Tuesday, November 28, 2017

nVision Performance Tuning: 10. Maintaining Statistics on Non-Partitioned Tree Selector Tables

This blog post is part of a series that discusses how to get optimal performance from PeopleSoft nVision reporting as used in General Ledger.

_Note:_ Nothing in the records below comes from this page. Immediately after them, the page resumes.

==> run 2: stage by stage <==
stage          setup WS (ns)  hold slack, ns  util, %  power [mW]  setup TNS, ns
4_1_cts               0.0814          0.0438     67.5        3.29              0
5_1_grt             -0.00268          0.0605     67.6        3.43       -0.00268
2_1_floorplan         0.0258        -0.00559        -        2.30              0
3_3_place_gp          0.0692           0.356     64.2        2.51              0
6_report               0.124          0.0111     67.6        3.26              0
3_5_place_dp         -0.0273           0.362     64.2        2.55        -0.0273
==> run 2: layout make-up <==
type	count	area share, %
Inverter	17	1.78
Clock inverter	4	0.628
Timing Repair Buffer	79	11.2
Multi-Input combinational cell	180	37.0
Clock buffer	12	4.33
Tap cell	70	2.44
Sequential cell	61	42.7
File: src/inc/isf_params.svh
// constants of the two-wire slave front end
`ifndef ISF_PARAMS_SVH
`define ISF_PARAMS_SVH
`define ISF_CLK_MHZ 40
`define ISF_PUD_US 250
`define ISF_PUD_CYCLES (`ISF_PUD_US * `ISF_CLK_MHZ)
`define ISF_CODE_MEM 4'ha
`define ISF_CODE_SEC 4'hb
`define ISF_SEL_ZERO 3'h0
`define ISF_SEL_SEVEN 3'h7
`define ISF_BYTE_BITS 4'h8
`endif

File: src/inc/isf_pkg.sv
// types of the two-wire slave front end
package isf_pkg;
   typedef enum logic [6:0] {
      ST_IDLE    = 7'h01,
      ST_ADDR    = 7'h02,
      ST_ACK_ADR = 7'h04,
      ST_WR      = 7'h08,
      ST_ACK_WR  = 7'h10,
      ST_RD      = 7'h20,
      ST_ACK_RD  = 7'h40
   } isf_state_t;
endpackage

File: src/isf_slave.sv
// two-wire slave front end: conditions, byte shifting, acknowledge, power-up hold
`timescale 1ns/1ps
`include "isf_params.svh"
// How it works
// - data falling while clock high starts a transaction
// - data rising while clock high ends a transaction
// - data line changes only while the clock is low
// - bus busy from start until stop
// - every byte is exactly eight bits
// - each byte plus acknowledge takes nine clock periods
// - bytes shift most significant bit first
// - no limit on bytes between start and stop
// - slave only; clock line is input only
// - data line is only pulled low or released
// - sampling keeps up with one megabit per second
// - fixed bus position, zero or seven, instead of select pins
// - during power-on reset all bus activity is ignored
// - standby entered after the power-up delay of 250 us
// - upper control nibble 1010 selects memory, 1011 security registers
// - respond only when three select bits match the fixed position: 000, or 111 with POS_SEVEN
// - last control bit: one reads, zero writes
// - acknowledge by pulling data low during ninth clock
module isf_slave #(
   parameter bit POS_SEVEN = 1'b0,
   parameter int PUD_CYCLES = `ISF_PUD_CYCLES
) (
   // clock and reset
   input wire logic core_clk,
   input wire logic resetn,
   // bus pins
   input wire logic scl_in,
   input wire logic sda_in,
   output logic sda_out,
   output logic sda_oe,
   // user side
   input wire logic [7:0] tx_data,
   output logic [7:0] rx_data,
   output logic rx_valid,
   output logic rx_first,
   output logic sec_sel,
   output logic rd_mode,
   output logic tx_load,
   output logic master_nack,
   output logic bus_busy,
   output logic ready
);
   // ------------------------------------------------
   // synchronisers and glitch filter
   // ------------------------------------------------
   logic scl_s1_reg, scl_s2_reg, sda_s1_reg, sda_s2_reg;
   logic [2:0] scl_h_reg, sda_h_reg;
   logic scl_f_reg, sda_f_reg, scl_p_reg, sda_p_reg;

   function automatic logic filt(input logic [2:0] h, input logic cur);
      filt = (&h) ? 1'b1 : ((~|h) ? 1'b0 : cur);
   endfunction

   // clock pin is sampled only, never driven
   always_ff @(posedge core_clk) begin
      if (!resetn) begin
         scl_s1_reg <= 1'b1;
         scl_s2_reg <= 1'b1;
         sda_s1_reg <= 1'b1;
         sda_s2_reg <= 1'b1;
         scl_h_reg <= 3'h7;
         sda_h_reg <= 3'h7;
         scl_f_reg <= 1'b1;
         sda_f_reg <= 1'b1;
         scl_p_reg <= 1'b1;
         sda_p_reg <= 1'b1;
      end else begin
         scl_s1_reg <= scl_in;
         scl_s2_reg <= scl_s1_reg;
         sda_s1_reg <= sda_in;
         sda_s2_reg <= sda_s1_reg;
         // three agreeing samples: 75 ns, far below a 1 Mbit/s half period
         scl_h_reg <= {scl_h_reg[1:0], scl_s2_reg};
         sda_h_reg <= {sda_h_reg[1:0], sda_s2_reg};
         scl_f_reg <= filt(scl_h_reg, scl_f_reg);
         sda_f_reg <= filt(sda_h_reg, sda_f_reg);
         scl_p_reg <= scl_f_reg;
         sda_p_reg <= sda_f_reg;
      end
   end

   logic scl_rise, scl_fall, start_evt, stop_evt;
   assign scl_rise = scl_f_reg && !scl_p_reg;
   assign scl_fall = !scl_f_reg && scl_p_reg;
   assign start_evt = ready && scl_f_reg && scl_p_reg && sda_p_reg && !sda_f_reg;
   assign stop_evt = ready && scl_f_reg && scl_p_reg && !sda_p_reg && sda_f_reg;

   // ------------------------------------------------
   // power-up hold
   // ------------------------------------------------
   logic [31:0] pud_cnt_reg;
   always_ff @(posedge core_clk) begin
      if (!resetn) begin
         pud_cnt_reg <= 32'h0;
         ready <= 1'b0;
      end else if (!ready) begin
         // standby only once the delay has run out
         if (pud_cnt_reg >= 32'(PUD_CYCLES - 1)) begin
            ready <= 1'b1;
         end
         pud_cnt_reg <= pud_cnt_reg + 32'h1;
      end
   end

   // ------------------------------------------------
   // bus occupancy
   // ------------------------------------------------
   always_ff @(posedge core_clk) begin
      if (!resetn) begin
         bus_busy <= 1'b0;
      end else if (start_evt) begin
         bus_busy <= 1'b1;
      end else if (stop_evt) begin
         bus_busy <= 1'b0;
      end
   end

   // ------------------------------------------------
   // byte engine
   // ------------------------------------------------
   isf_pkg::isf_state_t state_reg;
   logic [3:0] bit_cnt_reg;
   logic [7:0] rx_sh_reg, tx_sh_reg;
   logic ack_seen_reg;
   logic [2:0] own_sel;
   assign own_sel = POS_SEVEN ? `ISF_SEL_SEVEN : `ISF_SEL_ZERO;
   logic code_ok, sel_ok;
   assign code_ok = (rx_sh_reg[7:4] == `ISF_CODE_MEM) || (rx_sh_reg[7:4] == `ISF_CODE_SEC);
   assign sel_ok = rx_sh_reg[3:1] == own_sel;

   always_ff @(posedge core_clk) begin
      if (!resetn) begin
         sda_out <= 1'b0;
         sda_oe <= 1'b0;
         state_reg <= isf_pkg::ST_IDLE;
         bit_cnt_reg <= 4'h0;
         rx_sh_reg <= 8'h00;
         tx_sh_reg <= 8'h00;
         ack_seen_reg <= 1'b0;
         rx_data <= 8'h00;
         rx_valid <= 1'b0;
         rx_first <= 1'b0;
         sec_sel <= 1'b0;
         rd_mode <= 1'b0;
         tx_load <= 1'b0;
         master_nack <= 1'b0;
      end else begin
         rx_valid <= 1'b0;
         tx_load <= 1'b0;
         master_nack <= 1'b0;
         // output level stays 0: only pull low or release
         sda_out <= 1'b0;
         if (!ready) begin
            state_reg <= isf_pkg::ST_IDLE;
            sda_oe <= 1'b0;
         end else if (start_evt) begin
            // repeated start also lands here, from any state
            state_reg <= isf_pkg::ST_ADDR;
            bit_cnt_reg <= 4'h0;
            sda_oe <= 1'b0;
         end else if (stop_evt) begin
            state_reg <= isf_pkg::ST_IDLE;
            sda_oe <= 1'b0;
         end else begin
            unique case (state_reg)
               isf_pkg::ST_IDLE: begin
                  sda_oe <= 1'b0;
               end
               isf_pkg::ST_ADDR, isf_pkg::ST_WR: begin
                  if (scl_rise) begin
                     rx_sh_reg <= {rx_sh_reg[6:0], sda_f_reg};
                     bit_cnt_reg <= bit_cnt_reg + 4'h1;
                  end else if (scl_fall && bit_cnt_reg == `ISF_BYTE_BITS) begin
                     bit_cnt_reg <= 4'h0;
                     rx_data <= rx_sh_reg;
                     if (state_reg == isf_pkg::ST_WR) begin
                        rx_valid <= 1'b1;
                        rx_first <= 1'b0;
                        sda_oe <= 1'b1;
                        state_reg <= isf_pkg::ST_ACK_WR;
                     end else if (code_ok && sel_ok) begin
                        rx_valid <= 1'b1;
                        rx_first <= 1'b1;
                        sec_sel <= rx_sh_reg[4];
                        rd_mode <= rx_sh_reg[0];
                        sda_oe <= 1'b1;
                        state_reg <= isf_pkg::ST_ACK_ADR;
                     end else begin
                        state_reg <= isf_pkg::ST_IDLE;
                     end
                  end
               end
               isf_pkg::ST_ACK_ADR, isf_pkg::ST_ACK_WR: begin
                  // ninth clock ends on its falling edge
                  if (scl_fall) begin
                     if (state_reg == isf_pkg::ST_ACK_ADR && rd_mode) begin
                        tx_sh_reg <= {tx_data[6:0], 1'b0};
                        sda_oe <= !tx_data[7];
                        tx_load <= 1'b1;
                        bit_cnt_reg <= 4'h1;
                        state_reg <= isf_pkg::ST_RD;
                     end else begin
                        sda_oe <= 1'b0;
                        bit_cnt_reg <= 4'h0;
                        state_reg <= isf_pkg::ST_WR;
                     end
                  end
               end
               isf_pkg::ST_RD: begin
                  // new bit only after the falling edge
                  if (scl_fall) begin
                     if (bit_cnt_reg == `ISF_BYTE_BITS) begin
                        sda_oe <= 1'b0;
                        state_reg <= isf_pkg::ST_ACK_RD;
                     end else begin
                        sda_oe <= !tx_sh_reg[7];
                        tx_sh_reg <= {tx_sh_reg[6:0], 1'b0};
                        bit_cnt_reg <= bit_cnt_reg + 4'h1;
                     end
                  end
               end
               isf_pkg::ST_ACK_RD: begin
                  if (scl_rise) begin
                     ack_seen_reg <= !sda_f_reg;
                  end else if (scl_fall) begin
                     if (ack_seen_reg) begin
                        tx_sh_reg <= {tx_data[6:0], 1'b0};
                        sda_oe <= !tx_data[7];
                        tx_load <= 1'b1;
                        bit_cnt_reg <= 4'h1;
                        state_reg <= isf_pkg::ST_RD;
                     end else begin
                        master_nack <= 1'b1;
                        state_reg <= isf_pkg::ST_IDLE;
                     end
                  end
               end
            endcase
         end
      end
   end
endmodule
===== src/common/adcsp_pkg.sv =====
// constants and carrier types of the converter serial port block
// assumes one system clock domain; link pins arrive unsynchronised
package adcsp_pkg;
	localparam int CMD_BITS  = 8;
	localparam int CTRL_BITS = 16;
	localparam int DATA_BITS = 24;
	localparam int ADDR_BITS = 6;
	localparam int CNT_BITS  = 5;
	localparam int RW_POS    = 6;
	localparam int NREG      = 8;
	localparam int IDX_BITS  = 3;
	localparam logic [ADDR_BITS-1:0] ADDR_MODE = 6'h01;
	localparam logic [ADDR_BITS-1:0] ADDR_DATA = 6'h04;
	localparam logic [CTRL_BITS-1:0] CTRL_RST  = 16'h0000;
	localparam int CLKSEL_LSB = 2;
	localparam logic [1:0] CLKSEL_INT     = 2'h0;
	localparam logic [1:0] CLKSEL_INT_OUT = 2'h1;
	localparam logic [1:0] CLKSEL_EXT     = 2'h2;
	localparam logic [1:0] CLKSEL_XTAL    = 2'h3;
	localparam int CLKDIV_HALF = 2;
	localparam int FIFO_DEPTH  = 4;

	typedef struct packed {
		logic sclk;
		logic cs_n;
		logic din;
		logic xclk;
	} adcsp_pins_t;

	typedef enum logic {PH_CMD, PH_DATA} adcsp_phase_t;
endpackage : adcsp_pkg


===== src/verilog/adcsp_top.sv =====
// converter serial port: link slave, control registers, result fifo, clock pin
// assumes the host clocks the link far slower than I_MCLK (edges found by sampling)
`timescale 1ns/1ps

module adcsp_fifo
	import adcsp_pkg::*;
#(
	parameter int W     = DATA_BITS,
	parameter int DEPTH = FIFO_DEPTH
)(
	input  wire logic         i_clk,
	input  wire logic         i_rst,
	input  wire logic         i_ce,
	input  wire logic [W-1:0] i_in_data,
	input  wire logic         i_in_valid,
	output logic              o_in_ready,
	output logic [W-1:0]      o_out_data,
	output logic              o_out_valid,
	input  wire logic         i_out_ready
);
	localparam int PW = $clog2(DEPTH);
	localparam int CW = $clog2(DEPTH + 1);
	typedef struct packed {
		logic [DEPTH-1:0][W-1:0] mem;
		logic [PW-1:0]           wr;
		logic [PW-1:0]           rd;
		logic [CW-1:0]           cnt;
	} adcsp_fifo_st_t;
	adcsp_fifo_st_t q, n;
	logic push, pop;

	assign o_in_ready  = (q.cnt != CW'(DEPTH));
	assign o_out_valid = (q.cnt != '0);
	assign o_out_data  = q.mem[q.rd];
	assign push        = i_ce & i_in_valid & o_in_ready;
	assign pop         = i_ce & o_out_valid & i_out_ready;

	always_comb
	begin
		n = q;
		if (push)
		begin
			n.mem[q.wr] = i_in_data;
			n.wr        = (q.wr == PW'(DEPTH - 1)) ? '0 : q.wr + 1'b1;
		end
		if (pop)
			n.rd = (q.rd == PW'(DEPTH - 1)) ? '0 : q.rd + 1'b1;
		n.cnt = q.cnt + CW'(push) - CW'(pop);
	end

	always_ff @(posedge i_clk or posedge i_rst)
	begin
		if (i_rst)
			q <= '0;
		else if (i_ce)
			q <= n;
	end
endmodule : adcsp_fifo
<file path="config.mk">
export PLATFORM = sky130hd
export DESIGN_NAME = low_power_mode_controller
export DESIGN_NICKNAME = d
export VERILOG_FILES = /design/src/lpm_pkg.sv /design/src/low_power_mode_controller.sv
export VERILOG_INCLUDE_DIRS = /design/src
export SDC_FILE = /design/constraint.sdc
export NUM_CORES = 1
export LEC_CHECK = 0
export ABC_AREA = 1
export BUFFER_PORTS_ARGS = -buffer_cell sky130_fd_sc_hd__buf_2
export CORE_UTILIZATION = 55
export CTS_CLUSTER_DIAMETER = 50
export DETAILED_ROUTE_END_ITERATION = 12
export HOLD_SLACK_MARGIN = 0.08
export PLACE_DENSITY = 0.76
export SETUP_SLACK_MARGIN = 0.3
export SLEW_MARGIN = 20
export SYNTH_ARGS = -nofsm -noshare
export SYNTH_HDL_FRONTEND = slang
export SYNTH_SLANG_ARGS = --single-unit
export TNS_END_PERCENT = 10
</file>
<file path="constraint.sdc">
create_clock -name CLK -period 3.4 [get_ports CLK]
set_input_delay 0.34 -clock CLK [delete_from_list [all_inputs] [get_ports CLK]]
set_output_delay 0.34 -clock CLK [all_outputs]
set_load 0.005 [all_outputs]
</file>
<file path="src/lpm_consts.svh">
// timing counts, sizes and wake bit positions for the low-power mode controller
`ifndef LPM_CONSTS_SVH
`define LPM_CONSTS_SVH
`define LPM_CLK_MHZ 100
`define LPM_RESET_HOLD_NS 200
`define LPM_RESET_HOLD_CYC ((`LPM_RESET_HOLD_NS * `LPM_CLK_MHZ + 999) / 1000)
`define LPM_BKP_COUNT 10
`define LPM_BKP_WIDTH 16
`define LPM_EXT_LINES 16
`define LPM_CNT_W 8
// bit positions inside the packed wake word
`define LPM_WAKE_PVD_BIT 4
`define LPM_WAKE_ALARM_BIT 3
`define LPM_WAKE_WDG_BIT 1
`endif

</file>
<file path="src/lpm_pkg.sv">
// types for the low-power mode controller
package lpm_pkg;
  // regulator state, exactly one at a time
  typedef enum logic [1:0] {
    REG_MAIN = 2'b00,
    REG_LOW_POWER = 2'b01,
    REG_OFF = 2'b10
  } reg_state_t;
  // power modes
  typedef enum logic [2:0] {
    M_RESET = 3'b000,
    M_RUN = 3'b001,
    M_SLEEP = 3'b010,
    M_STOP = 3'b011,
    M_STANDBY = 3'b100
  } mode_t;
  // mode request from the cpu
  typedef enum logic [1:0] {
    REQ_NONE = 2'b00,
    REQ_SLEEP = 2'b01,
    REQ_STOP = 2'b10,
    REQ_STANDBY = 2'b11
  } req_t;
  // clock and oscillator enables
  typedef struct packed {
    logic cpu_clk;
    logic periph_clk;
    logic pll;
    logic internal_high_speed_rc;
    logic external_high_speed_osc;
    logic low_speed_clk;
  } clk_en_t;
  // wake sources as they arrive at the port, before synchronisation
  typedef struct packed {
    logic [15:0] ext_lines;
    logic supply_voltage_detector;
    logic rtc_alarm;
    logic wakeup_pin;
    logic watchdog_reset;
    logic reset_pin_n;
  } wake_t;
endpackage : lpm_pkg

</file>
<file path="src/low_power_mode_controller.sv">
// low-power mode controller: run, sleep, stop and standby sequencing
`timescale 1ns/1ns
`include "lpm_consts.svh"
module low_power_mode_controller
  import lpm_pkg::*;
(
  // clock and reset
  input wire logic CLK,
  input wire logic RST_N,
  // cpu request side
  input wire req_t MODE_REQ,
  input wire logic STOP_LOW_POWER,
  input wire logic ANY_EVENT,
  output logic CPU_RELEASE,
  output logic STANDBY_FLAG,
  // wake inputs from pins and always-on blocks
  input wire wake_t WAKE_IN,
  // backup register access
  input wire logic BKP_WE,
  input wire logic [3:0] BKP_ADDR,
  input wire logic [15:0] BKP_WDATA,
  output logic [15:0] BKP_RDATA,
  // power and clock controls
  output reg_state_t REGULATOR,
  output logic REGULATOR_EN,
  output logic CORE_RESET_N,
  output clk_en_t CLK_EN,
  output mode_t MODE
);
  localparam int WW = $bits(wake_t);
  localparam int HOLD = `LPM_RESET_HOLD_CYC;

  // whole state of the block apart from the backup registers
  typedef struct packed {
    mode_t mode;
    logic stop_lp; // regulator choice latched at stop entry
    logic [`LPM_CNT_W-1:0] cnt; // reset sequence counter
    logic [WW-1:0] s1, s2, s3; // three-stage pin synchroniser
    logic lost; // core state was discarded
    logic pin_lvl; // last agreed wakeup pin level, for edge detection
  } state_t;

  state_t st, next_st;
  // backup domain kept apart: never cleared by the core reset
  logic [`LPM_BKP_WIDTH-1:0] bkp [`LPM_BKP_COUNT];

  // a change counts only when stages two and three agree
  function automatic logic agreed(input logic [WW-1:0] a, b, input int i);
    agreed = a[i] & b[i];
  endfunction : agreed

  logic [15:0] ext_ok;
  logic pvd_ok, alarm_ok, pin_ok, pin_low, pin_rise, wdg_ok, rstp_low;

  // qualified wake levels
  always_comb begin
    wake_t a, b;
    a = wake_t'(st.s2);
    b = wake_t'(st.s3);
    ext_ok = a.ext_lines & b.ext_lines;
    pvd_ok = agreed(st.s2, st.s3, `LPM_WAKE_PVD_BIT);
    alarm_ok = agreed(st.s2, st.s3, `LPM_WAKE_ALARM_BIT);
    wdg_ok = agreed(st.s2, st.s3, `LPM_WAKE_WDG_BIT);
    rstp_low = ~a.reset_pin_n & ~b.reset_pin_n;
    pin_ok = a.wakeup_pin & b.wakeup_pin; // stages agree high
    pin_low = ~a.wakeup_pin & ~b.wakeup_pin; // stages agree low
    // rising edge only once the stages agree, so a glitch cannot wake
    pin_rise = pin_ok & ~st.pin_lvl;
  end

  // next state
  always_comb begin
    next_st = st;
    next_st.s1 = WAKE_IN;
    next_st.s2 = st.s1;
    next_st.s3 = st.s2;
    // remember the last level both stages agreed on
    if (pin_ok) begin
      next_st.pin_lvl = 1'b1;
    end else if (pin_low) begin
      next_st.pin_lvl = 1'b0;
    end
    unique case (st.mode)
      M_RESET: begin
        // hold the core in reset with the regulator up
        if (st.cnt == `LPM_CNT_W'(HOLD - 1)) begin
          next_st.mode = M_RUN;
          next_st.cnt = '0;
        end else begin
          next_st.cnt = st.cnt + `LPM_CNT_W'(1);
        end
      end
      M_RUN: begin
        next_st.lost = 1'b0;
        unique case (MODE_REQ)
          REQ_SLEEP: next_st.mode = M_SLEEP;
          REQ_STOP: begin
            next_st.mode = M_STOP;
            next_st.stop_lp = STOP_LOW_POWER;
          end
          REQ_STANDBY: next_st.mode = M_STANDBY;
          REQ_NONE: next_st.mode = M_RUN;
        endcase
      end
      M_SLEEP: begin
        // any interrupt or event resumes the cpu
        if (ANY_EVENT) next_st.mode = M_RUN;
      end
      M_STOP: begin
        // any external event line ends stop, state kept
        if (|ext_ok || pvd_ok || alarm_ok) next_st.mode = M_RUN;
      end
      M_STANDBY: begin
        next_st.lost = 1'b1;
        // four causes; exit through a full reset sequence
        if (rstp_low || wdg_ok || pin_rise || alarm_ok) begin
          next_st.mode = M_RESET;
          next_st.cnt = '0;
        end
      end
      default: next_st.mode = M_RESET;
    endcase
  end

  // register the state; reset restarts the core sequence
  always_ff @(posedge CLK) begin
    if (!RST_N) begin
      st <= '0;
    end else begin
      st <= next_st;
    end
  end

  // backup registers, written only in run mode, unaffected by core reset
  always_ff @(posedge CLK) begin
    if (BKP_WE && st.mode == M_RUN && BKP_ADDR < 4'(`LPM_BKP_COUNT)) begin
      bkp[BKP_ADDR] <= BKP_WDATA;
    end
  end
  assign BKP_RDATA = (BKP_ADDR < 4'(`LPM_BKP_COUNT)) ? bkp[BKP_ADDR] : 16'h0000;

  // regulator state from mode
  always_comb begin
    unique case (st.mode)
      M_STANDBY: REGULATOR = REG_OFF;
      M_STOP: REGULATOR = st.stop_lp ? REG_LOW_POWER : REG_MAIN;
      default: REGULATOR = REG_MAIN;
    endcase
  end
  assign REGULATOR_EN = (st.mode != M_STANDBY);

  // clock gating per mode
  always_comb begin
    logic core_on;
    core_on = (st.mode == M_RUN) || (st.mode == M_SLEEP) || (st.mode == M_RESET);
    CLK_EN.cpu_clk = (st.mode == M_RUN);
    CLK_EN.periph_clk = core_on;
    CLK_EN.pll = core_on;
    CLK_EN.internal_high_speed_rc = core_on;
    CLK_EN.external_high_speed_osc = core_on;
    CLK_EN.low_speed_clk = 1'b1;
  end

  assign CORE_RESET_N = (st.mode != M_RESET) && (st.mode != M_STANDBY);
  assign CPU_RELEASE = (st.mode == M_RUN);
  assign STANDBY_FLAG = st.lost;
  assign MODE = st.mode;

  // checks
  a_reg_onehot: assert property (@(posedge CLK) disable iff (!RST_N)
    REGULATOR inside {REG_MAIN, REG_LOW_POWER, REG_OFF})
    else $error("regulator state illegal");
  a_run_main: assert property (@(posedge CLK) disable iff (!RST_N)
    MODE == M_RUN |-> REGULATOR == REG_MAIN)
    else $error("run without main regulator");
  a_stop_lp: assert property (@(posedge CLK) disable iff (!RST_N)
    $rose(MODE == M_STOP) && $past(STOP_LOW_POWER) |-> REGULATOR == REG_LOW_POWER)
    else $error("stop low power not applied");
  a_standby_off: assert property (@(posedge CLK) disable iff (!RST_N)
    MODE == M_STANDBY |-> !REGULATOR_EN && REGULATOR == REG_OFF && !CORE_RESET_N)
    else $error("standby regulator not off");
  a_reg_enable: assert property (@(posedge CLK) disable iff (!RST_N)
    !REGULATOR_EN |-> MODE == M_STANDBY)
    else $error("regulator off outside standby");
  a_sleep_clocks: assert property (@(posedge CLK) disable iff (!RST_N)
    MODE == M_SLEEP |-> !CLK_EN.cpu_clk && CLK_EN.periph_clk)
    else $error("sleep clocks wrong");
  a_sleep_wake: assert property (@(posedge CLK) disable iff (!RST_N)
    MODE == M_SLEEP && ANY_EVENT |=> MODE == M_RUN)
    else $error("sleep did not wake");
  a_stop_clocks: assert property (@(posedge CLK) disable iff (!RST_N)
    MODE inside {M_STOP, M_STANDBY} |-> !CLK_EN.pll && !CLK_EN.internal_high_speed_rc
      && !CLK_EN.external_high_speed_osc && CLK_EN.low_speed_clk)
    else $error("stop clocks wrong");
  a_stop_wake: assert property (@(posedge CLK) disable iff (!RST_N)
    MODE == M_STOP && WAKE_IN.rtc_alarm [*4] |-> ##[0:1] MODE == M_RUN)
    else $error("stop did not wake");
  a_standby_wake: assert property (@(posedge CLK) disable iff (!RST_N)
    MODE == M_STANDBY && WAKE_IN.watchdog_reset [*4] |-> ##[0:1] MODE == M_RESET)
    else $error("standby did not wake");
  a_reset_seq: assert property (@(posedge CLK) disable iff (!RST_N)
    $fell(MODE == M_STANDBY) |-> !CPU_RELEASE [*8] ##[0:30] CPU_RELEASE)
    else $error("cpu released early");

  c_sleep: cover property (@(posedge CLK) disable iff (!RST_N) MODE == M_SLEEP ##1 MODE == M_RUN);
  c_stop: cover property (@(posedge CLK) disable iff (!RST_N) MODE == M_STOP ##1 MODE == M_RUN);
  c_standby: cover property (@(posedge CLK) disable iff (!RST_N)
    MODE == M_STANDBY ##1 MODE == M_RESET);
endmodule : low_power_mode_controller

</file>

If you do not partition your selector tables, and if you predominantly use static selectors then you can maintain the statistics on the selector table as the new static selectors are created or updated.  PeopleTools table PSTREESELCTL is used to track static selectors.  It is keyed by selector number.  A row is inserted when a new selector is created, and the version number is updated when an existing selector is re-extracted.  Therefore, a trigger on this table can be used to submit a job to refresh the statistics on the tree selector.
CREATE OR REPLACE TRIGGER sysadm.pstreeselector_stats
BEFORE INSERT OR UPDATE ON sysadm.pstreeselctl
FOR EACH ROW
DECLARE
  l_jobno      NUMBER;
  l_cmd        VARCHAR2(1000);
  l_table_name VARCHAR2(18);
  l_suffix     VARCHAR2(2);
BEGIN
  l_table_name := 'PSTREESELECT'||LTRIM(TO_CHAR(:new.length,'00'));
  l_suffix     := SUBSTR(l_table_name,-2);
  l_cmd := 'dbms_stats.gather_table_stats(ownname=>user,tabname=>'''||l_table_name||''',force=>TRUE);'
       ||'dbms_stats.set_column_stats(ownname=>user,tabname=>'''||l_table_name||''',colname=>''RANGE_FROM_'||l_suffix||''',density=>1,force=>TRUE);'
       ||'dbms_stats.set_column_stats(ownname=>user,tabname=>'''||l_table_name||''',colname=>''RANGE_TO_'||l_suffix||''',density=>1,force=>TRUE);'
  dbms_output.put_line(l_cmd);
  dbms_job.submit(l_jobno,l_cmd);
EXCEPTION WHEN OTHERS THEN NULL;
END;
/
When all the selectors exist in a single segment, the optimizer will not correctly calculate the cardinality of the expressions in the nVision queries on the tree selector tables.  Therefore, I have found it necessary to manually set the density on the range columns to 1 to get the effective execution plans at least some of the time.
N.B. This trigger should not be used if the selector tables are partitioned.